El resultado fueron veintidós páginas manuscritas que nunca se multiplicarán ni verán la luz.
Pero podría copiar un par de párrafos. Por ejemplo, el cuento inconcluso comienza así:
“Duque de Milanga, Archiduque de Vicenza, Barón de Cinzano, de Stormetta y de Trancanili, Señor de Lacunia, Preboste de Bambolla, Condestable Real de la Santa Villa de Rímolo, Mayordomo de Primer Grado del Príncipe Humberto, Gran Señor de la Casa de la Tripolitania y un Principado en litigio con el Negus por las comarcas de Abhur-Adá, en el Reino de Abisinia…
- Pero el que cuenta es el de Duque, por ser el de mayor alcurnia. No hace falta la mención de los otros cuando le presente sus respetos.
Yo creí que se trataba de un lacayo por la librea roja que parecía alquilada en alguna casa de elegantes arlequines en la Avenida de Mayo, pero se presentó ceremoniosamente como Vittorio Di´l Cameloni, Heraldo del Duque de Milanga. Me interceptó en el salón de armas cuando me vio detenerme ante un escudo cualquiera. (…) Describió con regocijo lobos pesantes en jefe sobre escudos terciados en faja, cruces de sinople en los cuarteles de dominio, grifos de gules en orla –cuando no en abismo, aclaró- flores de lis en sable sobre los cuatro cantones de veros encarnados, festones de oro y otros esmaltes en campos cuartelados en aspa, yelmos con lambrequines púrpura flanqueando divisas prelaticias, tenantes leonados prendidos de palos sanguíneos picoteados por águilas bicéfalas, borduras componadas y mil y un testimonios elocuentes –que repetía como loco- de la gloria de la Casa de Milanga en sus primeros doce siglos de esplendor.”
En un policial no deben proveerse detalles ociosos. Y este no lo es. Ni la descripción del escudo heráldico de la Casa de los Milanga, que omito por esta vez.
Les doy un último diálogo. Comienza diciendo Castillo, la inminente e irritante víctima:
“- Bueno, bueno… Yo prefiero, de los franceses, a los que componen música menos... afeminada. Digamos Bizet.
- Curiosa teoría esa, acerca de la sexualidad de la música – dijo Reyes.
- Claro, me gustan las composiciones varoniles, que exaltan patriotismo, vigor, majestad…
- Quizás Monsieur crea que las damas carecemos de fervor patriótico- se animó a interrumpir Otilia.
- No, sólo digo que no es de la misma índole que el viril.
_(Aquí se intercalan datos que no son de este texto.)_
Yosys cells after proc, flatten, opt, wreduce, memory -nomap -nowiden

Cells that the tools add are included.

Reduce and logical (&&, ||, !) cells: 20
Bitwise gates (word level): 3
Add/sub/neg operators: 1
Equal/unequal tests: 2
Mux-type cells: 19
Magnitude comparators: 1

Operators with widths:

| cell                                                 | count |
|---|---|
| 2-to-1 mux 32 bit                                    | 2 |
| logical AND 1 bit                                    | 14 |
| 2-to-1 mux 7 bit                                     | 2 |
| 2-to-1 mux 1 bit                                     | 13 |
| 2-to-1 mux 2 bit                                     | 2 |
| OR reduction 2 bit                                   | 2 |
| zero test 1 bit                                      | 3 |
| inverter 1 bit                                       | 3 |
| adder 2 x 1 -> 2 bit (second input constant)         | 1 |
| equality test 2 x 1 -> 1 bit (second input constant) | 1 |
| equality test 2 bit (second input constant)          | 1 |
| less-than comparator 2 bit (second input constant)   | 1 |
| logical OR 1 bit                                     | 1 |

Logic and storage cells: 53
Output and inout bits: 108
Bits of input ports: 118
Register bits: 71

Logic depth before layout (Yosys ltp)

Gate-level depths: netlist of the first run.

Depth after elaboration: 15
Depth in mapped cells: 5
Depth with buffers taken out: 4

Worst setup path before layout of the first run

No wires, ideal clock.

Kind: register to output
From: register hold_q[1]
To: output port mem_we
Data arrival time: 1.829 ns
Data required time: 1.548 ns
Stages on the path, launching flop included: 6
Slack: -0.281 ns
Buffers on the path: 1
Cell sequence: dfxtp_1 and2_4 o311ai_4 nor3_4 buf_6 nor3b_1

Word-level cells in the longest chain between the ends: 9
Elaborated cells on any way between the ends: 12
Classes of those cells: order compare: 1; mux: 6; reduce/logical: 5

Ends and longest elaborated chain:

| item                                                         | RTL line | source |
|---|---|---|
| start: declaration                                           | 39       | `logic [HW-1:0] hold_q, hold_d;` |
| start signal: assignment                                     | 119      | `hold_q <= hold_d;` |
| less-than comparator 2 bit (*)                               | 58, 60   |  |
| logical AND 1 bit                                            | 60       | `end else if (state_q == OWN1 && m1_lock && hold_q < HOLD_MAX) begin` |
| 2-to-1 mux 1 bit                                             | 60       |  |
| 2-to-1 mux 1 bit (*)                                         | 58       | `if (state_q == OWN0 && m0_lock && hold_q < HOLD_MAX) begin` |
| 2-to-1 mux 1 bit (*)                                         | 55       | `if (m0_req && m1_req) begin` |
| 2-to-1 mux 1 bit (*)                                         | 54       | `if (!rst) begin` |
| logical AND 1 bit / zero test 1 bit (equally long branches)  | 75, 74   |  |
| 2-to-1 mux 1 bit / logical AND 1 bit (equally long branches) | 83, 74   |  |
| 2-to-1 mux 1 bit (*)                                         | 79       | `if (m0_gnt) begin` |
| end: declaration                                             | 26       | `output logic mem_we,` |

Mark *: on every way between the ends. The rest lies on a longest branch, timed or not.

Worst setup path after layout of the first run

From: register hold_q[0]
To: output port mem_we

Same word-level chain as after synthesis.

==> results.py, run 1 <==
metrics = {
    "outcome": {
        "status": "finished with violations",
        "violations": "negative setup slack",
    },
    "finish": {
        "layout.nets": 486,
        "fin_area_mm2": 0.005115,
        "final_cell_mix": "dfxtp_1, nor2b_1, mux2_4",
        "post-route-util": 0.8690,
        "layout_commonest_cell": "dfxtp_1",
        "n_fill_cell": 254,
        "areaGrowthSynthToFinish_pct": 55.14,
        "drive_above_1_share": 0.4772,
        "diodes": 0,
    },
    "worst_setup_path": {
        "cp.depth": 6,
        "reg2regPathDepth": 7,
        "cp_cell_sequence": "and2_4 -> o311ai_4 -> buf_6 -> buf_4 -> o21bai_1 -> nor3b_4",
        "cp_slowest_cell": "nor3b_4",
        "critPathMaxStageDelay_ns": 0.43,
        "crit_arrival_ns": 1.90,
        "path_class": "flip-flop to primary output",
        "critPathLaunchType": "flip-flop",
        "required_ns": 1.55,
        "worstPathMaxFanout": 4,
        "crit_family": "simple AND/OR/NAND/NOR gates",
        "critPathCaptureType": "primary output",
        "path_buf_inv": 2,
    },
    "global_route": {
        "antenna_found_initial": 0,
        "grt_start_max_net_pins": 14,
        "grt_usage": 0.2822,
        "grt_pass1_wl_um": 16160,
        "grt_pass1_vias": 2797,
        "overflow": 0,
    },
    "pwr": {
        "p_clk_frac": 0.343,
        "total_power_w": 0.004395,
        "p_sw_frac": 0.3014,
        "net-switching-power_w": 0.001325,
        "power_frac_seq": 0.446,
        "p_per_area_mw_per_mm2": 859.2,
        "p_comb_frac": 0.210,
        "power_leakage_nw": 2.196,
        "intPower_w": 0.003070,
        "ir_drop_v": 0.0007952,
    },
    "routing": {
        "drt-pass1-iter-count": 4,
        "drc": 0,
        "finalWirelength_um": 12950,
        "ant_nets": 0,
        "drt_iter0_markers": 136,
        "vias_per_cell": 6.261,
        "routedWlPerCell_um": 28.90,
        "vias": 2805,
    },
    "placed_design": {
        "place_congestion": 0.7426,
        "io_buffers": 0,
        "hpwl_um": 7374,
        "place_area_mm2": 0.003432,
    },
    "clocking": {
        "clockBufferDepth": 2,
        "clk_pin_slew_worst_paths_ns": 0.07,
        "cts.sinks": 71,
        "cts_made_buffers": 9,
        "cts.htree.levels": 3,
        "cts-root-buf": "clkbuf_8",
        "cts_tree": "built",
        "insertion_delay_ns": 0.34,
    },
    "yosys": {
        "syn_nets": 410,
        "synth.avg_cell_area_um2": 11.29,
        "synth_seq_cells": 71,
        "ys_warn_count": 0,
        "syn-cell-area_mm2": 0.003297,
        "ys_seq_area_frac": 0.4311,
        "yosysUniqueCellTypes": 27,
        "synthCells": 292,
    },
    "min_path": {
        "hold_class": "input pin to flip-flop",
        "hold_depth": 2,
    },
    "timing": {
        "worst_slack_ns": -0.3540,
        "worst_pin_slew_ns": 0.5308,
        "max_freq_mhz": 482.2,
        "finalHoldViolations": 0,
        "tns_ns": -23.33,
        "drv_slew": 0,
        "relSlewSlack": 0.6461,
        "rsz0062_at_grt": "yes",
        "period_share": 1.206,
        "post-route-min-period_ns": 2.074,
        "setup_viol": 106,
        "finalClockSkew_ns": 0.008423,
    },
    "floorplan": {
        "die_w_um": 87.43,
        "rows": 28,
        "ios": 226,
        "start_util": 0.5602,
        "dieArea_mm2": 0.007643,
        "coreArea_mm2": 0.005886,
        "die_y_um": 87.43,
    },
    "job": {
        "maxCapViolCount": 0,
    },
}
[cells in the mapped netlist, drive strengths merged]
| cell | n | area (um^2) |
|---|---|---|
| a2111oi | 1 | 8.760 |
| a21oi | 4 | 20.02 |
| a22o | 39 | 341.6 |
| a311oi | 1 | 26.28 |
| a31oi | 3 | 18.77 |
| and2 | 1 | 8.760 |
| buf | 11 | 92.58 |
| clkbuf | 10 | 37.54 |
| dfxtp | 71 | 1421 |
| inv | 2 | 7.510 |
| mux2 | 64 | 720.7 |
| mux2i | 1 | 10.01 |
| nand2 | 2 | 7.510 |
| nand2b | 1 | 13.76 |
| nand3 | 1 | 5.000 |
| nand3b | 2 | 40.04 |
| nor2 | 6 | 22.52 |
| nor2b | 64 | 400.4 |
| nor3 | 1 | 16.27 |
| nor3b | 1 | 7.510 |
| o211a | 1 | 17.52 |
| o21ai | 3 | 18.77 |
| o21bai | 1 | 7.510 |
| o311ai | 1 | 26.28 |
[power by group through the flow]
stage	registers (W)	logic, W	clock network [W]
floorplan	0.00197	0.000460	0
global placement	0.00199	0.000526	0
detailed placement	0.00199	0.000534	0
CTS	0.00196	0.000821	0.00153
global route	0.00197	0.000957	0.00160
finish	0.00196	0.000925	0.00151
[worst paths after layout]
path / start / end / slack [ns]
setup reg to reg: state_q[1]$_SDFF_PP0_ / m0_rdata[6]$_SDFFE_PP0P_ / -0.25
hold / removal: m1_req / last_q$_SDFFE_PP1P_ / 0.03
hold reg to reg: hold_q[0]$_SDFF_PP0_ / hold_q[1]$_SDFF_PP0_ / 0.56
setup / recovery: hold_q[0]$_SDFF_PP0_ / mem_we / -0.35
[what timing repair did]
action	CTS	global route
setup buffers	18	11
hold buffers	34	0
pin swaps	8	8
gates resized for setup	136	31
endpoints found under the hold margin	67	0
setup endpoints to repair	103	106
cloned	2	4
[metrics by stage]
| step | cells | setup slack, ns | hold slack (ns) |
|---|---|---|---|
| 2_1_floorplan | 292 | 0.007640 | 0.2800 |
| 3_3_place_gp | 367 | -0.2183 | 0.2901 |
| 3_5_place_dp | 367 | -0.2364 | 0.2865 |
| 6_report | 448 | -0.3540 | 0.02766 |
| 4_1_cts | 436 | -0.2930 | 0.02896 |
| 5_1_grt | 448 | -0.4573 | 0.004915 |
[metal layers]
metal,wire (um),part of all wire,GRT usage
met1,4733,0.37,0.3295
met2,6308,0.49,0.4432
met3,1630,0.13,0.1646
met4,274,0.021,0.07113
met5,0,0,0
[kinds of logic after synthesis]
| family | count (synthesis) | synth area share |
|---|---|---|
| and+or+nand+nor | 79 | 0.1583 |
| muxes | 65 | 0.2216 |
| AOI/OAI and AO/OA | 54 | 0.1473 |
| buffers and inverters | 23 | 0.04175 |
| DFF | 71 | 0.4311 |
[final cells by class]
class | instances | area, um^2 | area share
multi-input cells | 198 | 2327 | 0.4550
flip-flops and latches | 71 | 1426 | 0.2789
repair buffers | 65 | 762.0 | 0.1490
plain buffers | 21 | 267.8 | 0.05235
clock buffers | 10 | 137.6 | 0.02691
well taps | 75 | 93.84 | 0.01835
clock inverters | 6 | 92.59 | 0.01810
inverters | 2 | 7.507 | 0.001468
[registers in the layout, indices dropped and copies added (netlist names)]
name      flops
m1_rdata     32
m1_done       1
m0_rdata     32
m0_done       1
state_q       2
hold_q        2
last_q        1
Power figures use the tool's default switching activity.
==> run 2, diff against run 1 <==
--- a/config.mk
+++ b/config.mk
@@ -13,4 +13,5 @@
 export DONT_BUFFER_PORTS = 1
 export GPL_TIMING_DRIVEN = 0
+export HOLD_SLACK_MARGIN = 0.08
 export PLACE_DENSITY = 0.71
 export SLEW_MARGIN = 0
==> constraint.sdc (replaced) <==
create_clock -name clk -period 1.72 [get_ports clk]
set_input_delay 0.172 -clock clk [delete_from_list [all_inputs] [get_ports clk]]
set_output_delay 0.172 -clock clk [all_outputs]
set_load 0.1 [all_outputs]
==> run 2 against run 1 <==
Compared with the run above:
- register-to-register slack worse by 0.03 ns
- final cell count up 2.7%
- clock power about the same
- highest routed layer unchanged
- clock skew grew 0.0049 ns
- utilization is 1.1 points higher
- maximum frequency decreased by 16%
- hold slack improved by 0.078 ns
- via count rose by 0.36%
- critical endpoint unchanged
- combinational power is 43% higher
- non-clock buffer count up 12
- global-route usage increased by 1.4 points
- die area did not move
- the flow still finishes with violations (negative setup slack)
**config.mk**
```make
export PLATFORM = sky130hd
export DESIGN_NAME = fir_in_rate_gen_flat
export DESIGN_NICKNAME = d
export VERILOG_FILES = /design/src/rtl/fir_in_rate_gen_if.sv /design/src/rtl/fir_in_rate_gen.sv /design/src/flat_wrapper.sv
export SDC_FILE = /design/constraint.sdc
export NUM_CORES = 1
export LEC_CHECK = 0
export ABC_AREA = 1
export CORE_ASPECT_RATIO = 1.2
export CORE_MARGIN = 1.5
export CORE_UTILIZATION = 38
export CTS_CLUSTER_SIZE = 24
export DETAILED_ROUTE_END_ITERATION = 6
export PLACE_DENSITY = 0.71
export SLEW_MARGIN = 0
export SYNTH_ARGS = -nofsm -noshare
export SYNTH_HDL_FRONTEND = slang
export SYNTH_SLANG_ARGS = --single-unit
```
**constraint.sdc**
```tcl
create_clock -name clk -period 2 [get_ports clk]
set_input_delay 0.4 -clock clk [delete_from_list [all_inputs] [get_ports clk]]
set_output_delay 0.4 -clock clk [all_outputs]
set_load 0.05 [all_outputs]
```
$ cat config.mk
export PLATFORM = sky130hd
export DESIGN_NAME = tia_phase_ctl
export DESIGN_NICKNAME = d
export VERILOG_FILES = /design/src/rtl/tia_pkg.sv /design/src/rtl/tia_phase_timer.sv /design/src/rtl/tia_phase_ctl.sv
export SDC_FILE = /design/constraint.sdc
export NUM_CORES = 1
export LEC_CHECK = 0
export CAP_MARGIN = 20
export CORE_AREA = 2 2 39 41
export DETAILED_ROUTE_END_ITERATION = 7
export DIE_AREA = 0 0 41 43
export PLACE_DENSITY_LB_ADDON = 0.05
export SLEW_MARGIN = 20
export SYNTH_ARGS = -nofsm -noshare
export SYNTH_HDL_FRONTEND = slang
export SYNTH_SLANG_ARGS = --single-unit
$ cat constraint.sdc
create_clock -name clk -period 2.1 [get_ports clk]
set_clock_uncertainty 0.15 [all_clocks]
set_input_delay 0.21 -clock clk [delete_from_list [all_inputs] [get_ports clk]]
set_output_delay 0.21 -clock clk [all_outputs]
set_load 0.1 [all_outputs]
- Será femenil, porque proviene de una dama – dije.
La esposa del médico, oyendo la palabra “dama” –seguramente se sintió aludida- asintió con energía, aunque parecía absorta en desmenuzar su plato de carne.
- En el último instante, la patria se sostiene con sangre, con valor guerrero, con brazos que blanden espadas… - aleccionó Castillo.
- Con guerreros que engendran las mujeres. – El médico se permitió una acotación fisiológica, no creo que haya querido filosofar.
- Me temo que eso es inevitable – concedió, con una mueca, el crítico.- Pero la Patria es masculina.
- Claro, se llamaría “Matria” si fuera mujer – se burló Reyes.
- Quizás su patria sea mujer… - desafió Castillo.
- Es argentina, como la suya – le contestó.
- ¿Ven? Argentina…Suena como el nombre de una mujer- comentó, componedor, Gerald.”
Es para matarlo ese Castillo, concordarán conmigo.
La historia que no alcancé a terminar de escribir se me ocurrió durante una fiesta de casamiento, en una mesa heterogénea, donde se dio un enfadoso contrapunto entre uno de los bebidos comensales y una joven judía.